🤖 AI Summary
Existing adversarial driving video generation methods predominantly rely on abstract trajectories or bird’s-eye-view (BEV) representations, lacking realistic sensor data and thus failing to effectively stress-test autonomous driving systems. To address this, we propose the first framework jointly optimizing for physical plausibility and high-fidelity sensor observations. Our method introduces a multi-round physics-aware trajectory refinement mechanism and a transferability-driven trajectory scoring function, integrating vehicle dynamics modeling, multi-agent interaction optimization, BEV-to-video cross-modal synthesis, and multi-view rendering. Evaluated on nuScenes, our framework successfully generates diverse adversarial scenarios—including cut-in and blind-spot intrusion—with physically coherent motion and photorealistic sensor outputs.
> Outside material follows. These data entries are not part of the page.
### config.mk
export PLATFORM = sky130hd
export DESIGN_NAME = mult_sequencer
export DESIGN_NICKNAME = d
export VERILOG_FILES = /design/src/rtl/mult_sequencer.sv
export SDC_FILE = /design/constraint.sdc
export NUM_CORES = 1
export LEC_CHECK = 0
export ABC_AREA = 0
export CAP_MARGIN = 20
export CORE_ASPECT_RATIO = 1.75
export CORE_UTILIZATION = 35
export DETAILED_ROUTE_END_ITERATION = 16
export SKIP_CTS_REPAIR_TIMING = 1
export SYNTH_ARGS = -nofsm -noshare
export SYNTH_HDL_FRONTEND = slang
export SYNTH_SLANG_ARGS = --single-unit
### constraint.sdc
create_clock -name clk -period 2.8 [get_ports clk]
set_clock_uncertainty 0.2 [all_clocks]
set_input_delay 0.84 -clock clk [delete_from_list [all_inputs] [get_ports clk]]
set_output_delay 0.84 -clock clk [all_outputs]
set_load 0.01 [all_outputs]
It significantly increases collision rates of end-to-end models such as UniAD under black-box evaluation, while demonstrating strong cross-model transferability across diverse autonomous driving architectures.
📝 Abstract
Generating photorealistic driving videos has seen significant progress recently, but current methods largely focus on ordinary, non-adversarial scenarios. Meanwhile, efforts to generate adversarial driving scenarios often operate on abstract trajectory or BEV representations, falling short of delivering realistic sensor data that can truly stress-test autonomous driving (AD) systems. In this work, we introduce Challenger, a framework that produces physically plausible yet photorealistic adversarial driving videos. Generating such videos poses a fundamental challenge: it requires jointly optimizing over the space of traffic interactions and high-fidelity sensor observations. Challenger makes this affordable through two techniques: (1) a physics-aware multi-round trajectory refinement process that narrows down candidate adversarial maneuvers, and (2) a tailored trajectory scoring function that encourages realistic yet adversarial behavior while maintaining compatibility with downstream video synthesis. As tested on the nuScenes dataset, Challenger generates a diverse range of aggressive driving scenarios-including cut-ins, sudden lane changes, tailgating, and blind spot intrusions-and renders them into multiview photorealistic videos. Extensive evaluations show that these scenarios significantly increase the collision rate of state-of-the-art end-to-end AD models (UniAD, VAD, SparseDrive, and DiffusionDrive), and importantly, adversarial behaviors discovered for one model often transfer to others.